= THE RECORDS =
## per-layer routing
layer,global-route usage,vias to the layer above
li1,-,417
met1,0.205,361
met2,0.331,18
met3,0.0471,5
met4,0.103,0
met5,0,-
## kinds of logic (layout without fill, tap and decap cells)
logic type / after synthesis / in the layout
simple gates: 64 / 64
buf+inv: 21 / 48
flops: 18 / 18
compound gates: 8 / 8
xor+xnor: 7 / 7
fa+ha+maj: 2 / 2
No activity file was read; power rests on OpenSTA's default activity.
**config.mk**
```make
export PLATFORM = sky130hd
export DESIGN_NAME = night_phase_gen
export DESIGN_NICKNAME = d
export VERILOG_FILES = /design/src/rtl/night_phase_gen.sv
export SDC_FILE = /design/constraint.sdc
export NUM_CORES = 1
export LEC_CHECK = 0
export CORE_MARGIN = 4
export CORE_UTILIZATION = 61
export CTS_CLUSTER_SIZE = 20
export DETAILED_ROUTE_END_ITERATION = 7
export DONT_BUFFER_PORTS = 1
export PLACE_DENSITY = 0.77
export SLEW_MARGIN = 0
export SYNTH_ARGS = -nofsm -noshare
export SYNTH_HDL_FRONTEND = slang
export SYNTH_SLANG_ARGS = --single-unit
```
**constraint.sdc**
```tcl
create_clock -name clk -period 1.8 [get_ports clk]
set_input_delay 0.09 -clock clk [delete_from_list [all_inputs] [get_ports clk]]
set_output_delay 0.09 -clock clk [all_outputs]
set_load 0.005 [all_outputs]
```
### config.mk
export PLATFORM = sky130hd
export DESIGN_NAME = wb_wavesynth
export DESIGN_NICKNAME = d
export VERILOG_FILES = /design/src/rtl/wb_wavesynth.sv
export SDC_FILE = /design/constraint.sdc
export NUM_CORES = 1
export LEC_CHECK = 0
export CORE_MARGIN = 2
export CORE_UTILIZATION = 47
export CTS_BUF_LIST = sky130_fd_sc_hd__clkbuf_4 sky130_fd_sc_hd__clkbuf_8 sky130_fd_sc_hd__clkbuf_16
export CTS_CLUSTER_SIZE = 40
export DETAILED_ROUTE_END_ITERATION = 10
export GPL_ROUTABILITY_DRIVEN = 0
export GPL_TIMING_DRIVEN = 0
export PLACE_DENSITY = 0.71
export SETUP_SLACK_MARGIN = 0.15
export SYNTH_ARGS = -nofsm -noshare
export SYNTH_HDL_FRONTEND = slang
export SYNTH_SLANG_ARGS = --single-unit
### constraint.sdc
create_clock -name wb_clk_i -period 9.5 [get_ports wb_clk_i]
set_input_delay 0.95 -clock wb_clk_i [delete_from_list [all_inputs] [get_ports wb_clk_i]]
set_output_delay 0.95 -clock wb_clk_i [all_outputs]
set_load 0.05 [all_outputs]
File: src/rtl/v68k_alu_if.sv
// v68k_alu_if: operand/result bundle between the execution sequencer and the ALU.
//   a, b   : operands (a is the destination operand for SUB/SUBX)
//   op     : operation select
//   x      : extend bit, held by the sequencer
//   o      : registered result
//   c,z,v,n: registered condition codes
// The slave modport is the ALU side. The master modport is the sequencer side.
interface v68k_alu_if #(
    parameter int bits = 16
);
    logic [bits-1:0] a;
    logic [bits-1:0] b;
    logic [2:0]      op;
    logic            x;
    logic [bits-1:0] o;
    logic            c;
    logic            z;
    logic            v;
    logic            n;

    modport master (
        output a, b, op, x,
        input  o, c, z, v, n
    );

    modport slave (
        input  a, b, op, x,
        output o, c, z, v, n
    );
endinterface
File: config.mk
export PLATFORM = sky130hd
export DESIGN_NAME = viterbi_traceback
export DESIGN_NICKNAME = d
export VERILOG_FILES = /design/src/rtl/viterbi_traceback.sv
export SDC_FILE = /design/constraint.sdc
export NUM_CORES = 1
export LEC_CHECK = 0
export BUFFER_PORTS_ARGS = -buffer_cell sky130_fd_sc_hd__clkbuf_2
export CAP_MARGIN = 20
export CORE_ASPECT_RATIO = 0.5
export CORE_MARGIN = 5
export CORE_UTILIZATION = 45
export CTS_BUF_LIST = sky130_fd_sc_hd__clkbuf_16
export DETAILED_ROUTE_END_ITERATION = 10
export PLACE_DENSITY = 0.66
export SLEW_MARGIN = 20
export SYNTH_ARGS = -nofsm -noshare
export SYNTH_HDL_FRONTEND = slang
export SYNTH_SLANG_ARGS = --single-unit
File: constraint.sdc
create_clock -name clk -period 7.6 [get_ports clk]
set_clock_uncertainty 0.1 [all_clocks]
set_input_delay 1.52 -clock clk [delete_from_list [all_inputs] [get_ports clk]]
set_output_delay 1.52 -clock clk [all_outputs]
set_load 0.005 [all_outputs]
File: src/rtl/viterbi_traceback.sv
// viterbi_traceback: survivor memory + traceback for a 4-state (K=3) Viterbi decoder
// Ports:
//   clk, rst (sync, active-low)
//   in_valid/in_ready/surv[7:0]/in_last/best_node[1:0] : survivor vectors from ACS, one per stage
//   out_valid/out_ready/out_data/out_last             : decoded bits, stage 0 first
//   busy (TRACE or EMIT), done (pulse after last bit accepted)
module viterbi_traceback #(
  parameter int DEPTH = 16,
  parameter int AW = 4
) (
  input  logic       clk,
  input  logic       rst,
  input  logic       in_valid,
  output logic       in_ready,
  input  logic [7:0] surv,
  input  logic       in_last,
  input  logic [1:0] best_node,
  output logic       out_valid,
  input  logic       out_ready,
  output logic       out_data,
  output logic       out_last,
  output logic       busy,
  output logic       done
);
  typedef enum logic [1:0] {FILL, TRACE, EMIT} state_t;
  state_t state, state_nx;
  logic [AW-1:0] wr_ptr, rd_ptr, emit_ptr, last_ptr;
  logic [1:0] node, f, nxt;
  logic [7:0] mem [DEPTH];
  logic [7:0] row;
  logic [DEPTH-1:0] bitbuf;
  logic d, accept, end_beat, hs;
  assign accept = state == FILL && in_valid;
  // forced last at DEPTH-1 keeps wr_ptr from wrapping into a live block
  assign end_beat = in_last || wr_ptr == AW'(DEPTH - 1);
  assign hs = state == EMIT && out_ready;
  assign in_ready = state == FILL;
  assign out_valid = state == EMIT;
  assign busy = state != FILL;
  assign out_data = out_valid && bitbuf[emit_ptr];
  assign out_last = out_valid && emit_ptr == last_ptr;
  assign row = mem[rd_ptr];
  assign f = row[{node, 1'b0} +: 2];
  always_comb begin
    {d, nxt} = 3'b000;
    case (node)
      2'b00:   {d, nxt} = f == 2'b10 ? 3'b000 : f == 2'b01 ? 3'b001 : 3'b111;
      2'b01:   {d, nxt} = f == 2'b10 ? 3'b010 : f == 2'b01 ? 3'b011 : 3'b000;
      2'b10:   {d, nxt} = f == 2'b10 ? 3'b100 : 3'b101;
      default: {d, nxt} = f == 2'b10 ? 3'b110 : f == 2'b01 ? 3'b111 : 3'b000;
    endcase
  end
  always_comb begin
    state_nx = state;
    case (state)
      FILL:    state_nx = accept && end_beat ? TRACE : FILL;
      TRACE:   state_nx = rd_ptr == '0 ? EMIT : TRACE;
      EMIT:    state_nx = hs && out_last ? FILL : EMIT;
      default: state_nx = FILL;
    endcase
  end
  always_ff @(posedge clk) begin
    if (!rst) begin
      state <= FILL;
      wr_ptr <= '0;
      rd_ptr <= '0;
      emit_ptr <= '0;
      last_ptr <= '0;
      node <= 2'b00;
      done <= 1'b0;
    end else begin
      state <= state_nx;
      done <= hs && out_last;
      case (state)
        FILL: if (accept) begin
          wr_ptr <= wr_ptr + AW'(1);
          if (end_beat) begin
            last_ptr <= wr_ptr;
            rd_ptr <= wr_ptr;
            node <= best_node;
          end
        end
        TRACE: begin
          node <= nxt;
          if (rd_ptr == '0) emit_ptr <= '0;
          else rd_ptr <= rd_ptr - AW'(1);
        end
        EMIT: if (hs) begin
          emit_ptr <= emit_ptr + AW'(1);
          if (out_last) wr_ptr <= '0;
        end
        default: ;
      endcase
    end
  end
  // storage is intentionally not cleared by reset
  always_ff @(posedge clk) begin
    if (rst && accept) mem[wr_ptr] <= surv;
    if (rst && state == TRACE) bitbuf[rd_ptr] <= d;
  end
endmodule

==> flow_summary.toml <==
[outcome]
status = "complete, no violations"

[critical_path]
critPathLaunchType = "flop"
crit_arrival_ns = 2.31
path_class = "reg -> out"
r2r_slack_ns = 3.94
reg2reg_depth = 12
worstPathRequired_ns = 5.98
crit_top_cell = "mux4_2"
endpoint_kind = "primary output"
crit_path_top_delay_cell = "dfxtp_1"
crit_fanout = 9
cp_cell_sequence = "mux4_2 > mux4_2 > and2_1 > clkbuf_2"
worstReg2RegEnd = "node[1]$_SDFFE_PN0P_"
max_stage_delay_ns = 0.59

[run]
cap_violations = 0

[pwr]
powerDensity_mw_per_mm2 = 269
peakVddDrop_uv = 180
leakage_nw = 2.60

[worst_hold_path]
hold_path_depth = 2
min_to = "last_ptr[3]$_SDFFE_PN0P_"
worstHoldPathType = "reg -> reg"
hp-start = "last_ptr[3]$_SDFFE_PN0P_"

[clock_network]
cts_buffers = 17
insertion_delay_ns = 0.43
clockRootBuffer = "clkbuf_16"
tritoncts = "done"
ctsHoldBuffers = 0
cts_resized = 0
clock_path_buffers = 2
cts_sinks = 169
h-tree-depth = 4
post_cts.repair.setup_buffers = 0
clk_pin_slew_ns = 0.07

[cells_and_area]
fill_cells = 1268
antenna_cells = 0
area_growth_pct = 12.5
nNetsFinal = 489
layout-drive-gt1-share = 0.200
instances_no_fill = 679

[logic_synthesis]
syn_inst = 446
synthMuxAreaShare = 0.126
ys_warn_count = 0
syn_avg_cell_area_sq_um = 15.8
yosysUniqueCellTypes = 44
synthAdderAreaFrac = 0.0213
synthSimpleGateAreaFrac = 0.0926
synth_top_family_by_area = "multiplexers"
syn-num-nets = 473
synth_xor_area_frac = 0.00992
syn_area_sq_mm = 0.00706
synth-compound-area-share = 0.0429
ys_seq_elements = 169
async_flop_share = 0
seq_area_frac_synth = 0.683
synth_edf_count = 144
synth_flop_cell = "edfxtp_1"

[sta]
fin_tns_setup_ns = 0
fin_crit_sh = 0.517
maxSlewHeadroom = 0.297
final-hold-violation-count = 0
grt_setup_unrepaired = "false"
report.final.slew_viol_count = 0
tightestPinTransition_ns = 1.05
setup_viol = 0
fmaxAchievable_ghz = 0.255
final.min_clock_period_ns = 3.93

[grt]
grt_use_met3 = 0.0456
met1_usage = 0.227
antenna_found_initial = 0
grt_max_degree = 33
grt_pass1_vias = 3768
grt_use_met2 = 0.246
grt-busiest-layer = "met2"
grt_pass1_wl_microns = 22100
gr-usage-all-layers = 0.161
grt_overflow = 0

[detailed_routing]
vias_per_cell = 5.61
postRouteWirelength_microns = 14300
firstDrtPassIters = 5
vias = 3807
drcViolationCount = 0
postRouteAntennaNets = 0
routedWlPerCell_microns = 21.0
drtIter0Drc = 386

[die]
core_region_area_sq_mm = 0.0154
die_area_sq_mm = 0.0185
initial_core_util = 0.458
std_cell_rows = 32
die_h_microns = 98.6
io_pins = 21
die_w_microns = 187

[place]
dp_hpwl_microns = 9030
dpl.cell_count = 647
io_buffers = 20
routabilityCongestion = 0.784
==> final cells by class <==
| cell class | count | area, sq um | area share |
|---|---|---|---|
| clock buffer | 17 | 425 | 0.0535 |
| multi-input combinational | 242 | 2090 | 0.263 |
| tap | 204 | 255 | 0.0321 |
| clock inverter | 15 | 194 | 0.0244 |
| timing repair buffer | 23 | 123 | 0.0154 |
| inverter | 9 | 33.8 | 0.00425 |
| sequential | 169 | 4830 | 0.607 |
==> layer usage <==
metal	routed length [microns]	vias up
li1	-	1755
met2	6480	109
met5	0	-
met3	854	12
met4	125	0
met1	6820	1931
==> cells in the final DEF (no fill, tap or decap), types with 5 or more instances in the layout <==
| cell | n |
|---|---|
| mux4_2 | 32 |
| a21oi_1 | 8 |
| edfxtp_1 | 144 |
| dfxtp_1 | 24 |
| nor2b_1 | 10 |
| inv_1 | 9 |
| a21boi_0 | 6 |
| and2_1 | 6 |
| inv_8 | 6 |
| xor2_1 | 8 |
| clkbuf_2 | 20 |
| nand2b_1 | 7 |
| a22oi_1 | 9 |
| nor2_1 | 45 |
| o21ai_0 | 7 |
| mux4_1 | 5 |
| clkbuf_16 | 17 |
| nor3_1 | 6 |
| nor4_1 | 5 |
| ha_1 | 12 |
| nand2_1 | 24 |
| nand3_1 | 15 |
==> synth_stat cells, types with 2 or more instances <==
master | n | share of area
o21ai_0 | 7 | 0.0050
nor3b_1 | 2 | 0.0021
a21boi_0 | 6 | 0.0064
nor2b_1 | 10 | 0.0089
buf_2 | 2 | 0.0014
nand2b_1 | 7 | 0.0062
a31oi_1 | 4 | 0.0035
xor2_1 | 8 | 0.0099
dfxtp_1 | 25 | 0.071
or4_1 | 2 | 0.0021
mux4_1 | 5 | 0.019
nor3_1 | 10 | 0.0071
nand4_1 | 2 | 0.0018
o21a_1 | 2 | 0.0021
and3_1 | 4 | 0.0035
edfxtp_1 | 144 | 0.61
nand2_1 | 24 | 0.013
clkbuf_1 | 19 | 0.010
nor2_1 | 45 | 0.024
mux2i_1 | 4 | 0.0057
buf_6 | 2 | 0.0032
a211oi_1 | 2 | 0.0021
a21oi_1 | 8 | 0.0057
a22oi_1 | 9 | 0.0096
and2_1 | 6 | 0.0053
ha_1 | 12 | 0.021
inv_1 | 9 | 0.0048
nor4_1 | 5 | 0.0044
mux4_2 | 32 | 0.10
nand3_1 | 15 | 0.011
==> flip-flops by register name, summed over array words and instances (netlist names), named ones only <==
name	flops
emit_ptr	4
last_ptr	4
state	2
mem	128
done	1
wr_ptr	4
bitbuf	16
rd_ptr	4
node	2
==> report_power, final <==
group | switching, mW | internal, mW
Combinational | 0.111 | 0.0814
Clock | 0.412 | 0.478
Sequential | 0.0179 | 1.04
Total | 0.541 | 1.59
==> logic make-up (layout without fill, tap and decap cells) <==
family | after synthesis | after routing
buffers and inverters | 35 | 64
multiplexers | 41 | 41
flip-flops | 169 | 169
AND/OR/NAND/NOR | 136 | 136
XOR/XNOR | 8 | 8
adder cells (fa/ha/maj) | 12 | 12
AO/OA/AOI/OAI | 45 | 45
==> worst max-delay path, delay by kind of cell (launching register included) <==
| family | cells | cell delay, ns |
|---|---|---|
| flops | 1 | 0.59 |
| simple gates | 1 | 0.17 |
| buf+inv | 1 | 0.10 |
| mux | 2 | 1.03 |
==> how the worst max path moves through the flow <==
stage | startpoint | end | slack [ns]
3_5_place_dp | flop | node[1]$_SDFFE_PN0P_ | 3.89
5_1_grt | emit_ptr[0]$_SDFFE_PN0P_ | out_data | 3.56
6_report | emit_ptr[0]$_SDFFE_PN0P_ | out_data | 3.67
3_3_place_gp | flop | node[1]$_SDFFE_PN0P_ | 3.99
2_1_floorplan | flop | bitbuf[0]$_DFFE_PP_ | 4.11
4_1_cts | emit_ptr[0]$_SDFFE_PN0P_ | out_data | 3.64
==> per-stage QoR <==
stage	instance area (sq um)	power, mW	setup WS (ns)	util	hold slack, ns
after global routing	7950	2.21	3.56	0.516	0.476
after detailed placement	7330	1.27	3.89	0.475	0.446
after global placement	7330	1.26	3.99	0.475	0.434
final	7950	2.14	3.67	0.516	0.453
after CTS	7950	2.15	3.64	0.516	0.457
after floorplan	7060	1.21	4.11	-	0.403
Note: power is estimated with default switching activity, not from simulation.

= WHAT YOU HAVE TO DO =
Among the lines above, count those containing the word "more" and write only the number.

= COMPLETED TASK =
2